Scott D. Sampson, curator of vertebrate paleontology at the Utah Museum of Natural History and assistant professor of geology and geophysics at the University of Utah, provides the following answer:

There is no conclusive evidence that any dinosaur possessed poisonous saliva. The poison-spitting dinosaur reconstructed in Jurassic Park is Dilophosaurus. At the time the movie was produced, there was no evidence that this or any other dinosaur spat poison or had poisonous saliva of any kind. In 2000, however, Mexican paleontologist Rubn A. Rodrguez de la Rosa of the Museum of the Desert in Saltillo presented suggestive evidence at the annual meeting of the Society of Vertebrate Paleontology. He has recovered a single odd tooth from an unknown carnivorous dinosaur that possesses a groove reminiscent of those seen in snakes for transmitting poison. I have examined this tooth firsthand and, at this point, remain unconvinced. More examples need to be recovered before this hypothesis can be evaluated.

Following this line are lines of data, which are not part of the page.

From an optimization exercise on the open Yosys and OpenROAD flow, aimed at small area; shortcuts taken in it are not production practice.

## red
Design ofm_maxpool_rx, start of the top module:
module ofm_maxpool_rx #(
    parameter int unsigned DW = ofm_maxpool_rx_pkg::OFM_DW,
    parameter int unsigned N  = ofm_maxpool_rx_pkg::OFM_N
) (
    input  logic          clk,
    input  logic          rst,
    input  logic          in_valid,
    input  logic [DW-1:0] In_OFM,
    output logic          busy,
    output logic          overrun,
    output logic          out_valid,
    output logic [DW-1:0] Out_Pool
);
    localparam int unsigned PN    = N - 1;
    localparam int unsigned NS    = PN * PN;
    localparam int unsigned IDX_W = $clog2(N);
    logic               r_pool;
    logic [IDX_W-1:0]   r_row, r_col;
    logic               r_busy, r_overrun, r_out_valid;
    logic [DW-1:0]      r_out_pool;
    logic [DW-1:0]      qn [NS];       
    logic w_pool_last, w_col0, w_col_end, w_row_end;
    logic w_shift, w_rot, w_fold_end, w_fold_prev;
    logic w_s_gt_q0, w_s_gt_qt, w_h_gt_qp, w_take_s;
    logic [DW-1:0] w_hn;
    function automatic logic f_gt(input logic [DW-1:0] a, input logic [DW-1:0] bn);
        logic g;
        g = 1'b0;
        for (int i = 0; i < DW; i++)
            g = (a[i] & bn[i]) | (~(~a[i] & ~bn[i]) & g);
        f_gt = g;
    endfunction
    assign w_col0      = (r_col == '0);
    assign w_col_end   = (r_col == IDX_W'(PN));
    assign w_row_end   = (r_row == IDX_W'(PN));
    assign w_pool_last = r_pool && (r_row == '0) && w_col0;
    assign w_shift     = r_pool || (in_valid && !w_col_end && !w_row_end);
    assign w_rot       = in_valid && w_row_end && !w_col_end;
    assign w_fold_end  = in_valid && w_col_end;
    assign w_fold_prev = !r_pool && !w_col0;
    assign w_s_gt_q0 = f_gt(In_OFM, qn[0]);
    assign w_s_gt_qt = f_gt(In_OFM, qn[PN-1]);
    assign w_take_s  = w_fold_prev && w_s_gt_q0;
    assign w_hn      = w_take_s ? ~In_OFM : qn[0];
  ...
==> flow/config.mk <==
export PLATFORM = sky130hd
export DESIGN_NAME = ofm_maxpool_rx
export DESIGN_NICKNAME = ofm_maxpool_rx
export VERILOG_FILES = /design/flow/design.v
export SDC_FILE = /design/flow/constraint.sdc
export NUM_CORES = 4
export LEC_CHECK = 0
export ABC_AREA = 1
export CAP_MARGIN = 20
export CORE_MARGIN = 2
export CORE_UTILIZATION = 60
export CTS_BUF_LIST = sky130_fd_sc_hd__clkbuf_8
export CTS_CLUSTER_DIAMETER = 80
export CTS_CLUSTER_SIZE = 16
export SLEW_MARGIN = 20
==> flow/constraint.sdc <==
create_clock -name core_clock -period 10.0 [get_ports {clk}]
set_input_delay 2.0000 -clock core_clock [delete_from_list [all_inputs] [get_ports {clk}]]
set_output_delay 2.0000 -clock core_clock [all_outputs]
set_load 0.01 [all_outputs]
standard.sh (not shown) runs the stock make flow with config.mk's settings and CLKGATE_MAP_FILE= SYNTH_SCRIPT=/design/flow/synth_recipe.tcl, a recipe that flattens the netlist after the stock synthesis.
==> flow/flow/run.sh <==
#!/bin/bash
# Own layout flow: the standard ORFS flow (standard.sh) with two changes.
#  - Synthesis is the standard flow's own script (synth_recipe.tcl), but the final ABC
#    technology mapping uses an area-oriented script (flow/area.abc) in
#    place of ORFS's abc_area.script. Registers are untouched (ABC maps
#    only the combinational logic).
#  - Port buffers are the smallest buffer cell (buf_1).
# Each tool's full output is in standard.log (make, yosys, openroad).
set -euo pipefail
W=$(pwd)
export FLOW_ABC_SCRIPT="$W/flow/area.abc"
export FLOW_SYNTH_TCL="$W/synth_recipe.tcl"
bash standard.sh "SYNTH_SCRIPT=$W/flow/synth.tcl" \
    "BUFFER_PORTS_ARGS=-buffer_cell sky130_fd_sc_hd__buf_1" finish > standard.log 2>&1
==> flow/flow/area.abc <==
strash
dch -f
map -D 5500
topo
stime -c
buffer -c
upsize -c -D 5500
dnsize -c -D 5500
==> flow/flow/synth.tcl <==
# synth_recipe.tcl with one change: the abc call that maps the logic to
# cells runs flow/area.abc instead of the script ORFS passes with -script.
proc abc {args} {
  set i [lsearch -exact $args -script]
  if { $i >= 0 } { lset args [expr { $i + 1 }] $::env(FLOW_ABC_SCRIPT) }
  puts "abc wrapper: [join $args { }]"
  yosys abc {*}$args
}
source $::env(FLOW_SYNTH_TCL)
Looking at the reports, red completed the entire flow and the layout it produced met the timing, design-rule and antenna checks.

That said, it is well known that the largest lizard predator today, the Komodo dragon, does carry a potentially lethal bacterial load in its saliva that is used to poison prey. Not surprisingly, several people have suggested that some theropod (carnivorous) dinosaurs may have exhibited similar and equally unsavory behaviors, biting prey and letting the poison do the rest of the work. This might have proved an especially useful tactic for Jurassic predators such as Allosaurus, which most likely tackled prey animals many times its body size: the gargantuan, long-necked sauropods. Nevertheless, it is important to note that all of the above remains firmly embedded in speculation.

Answer originally posted September 4, 2001.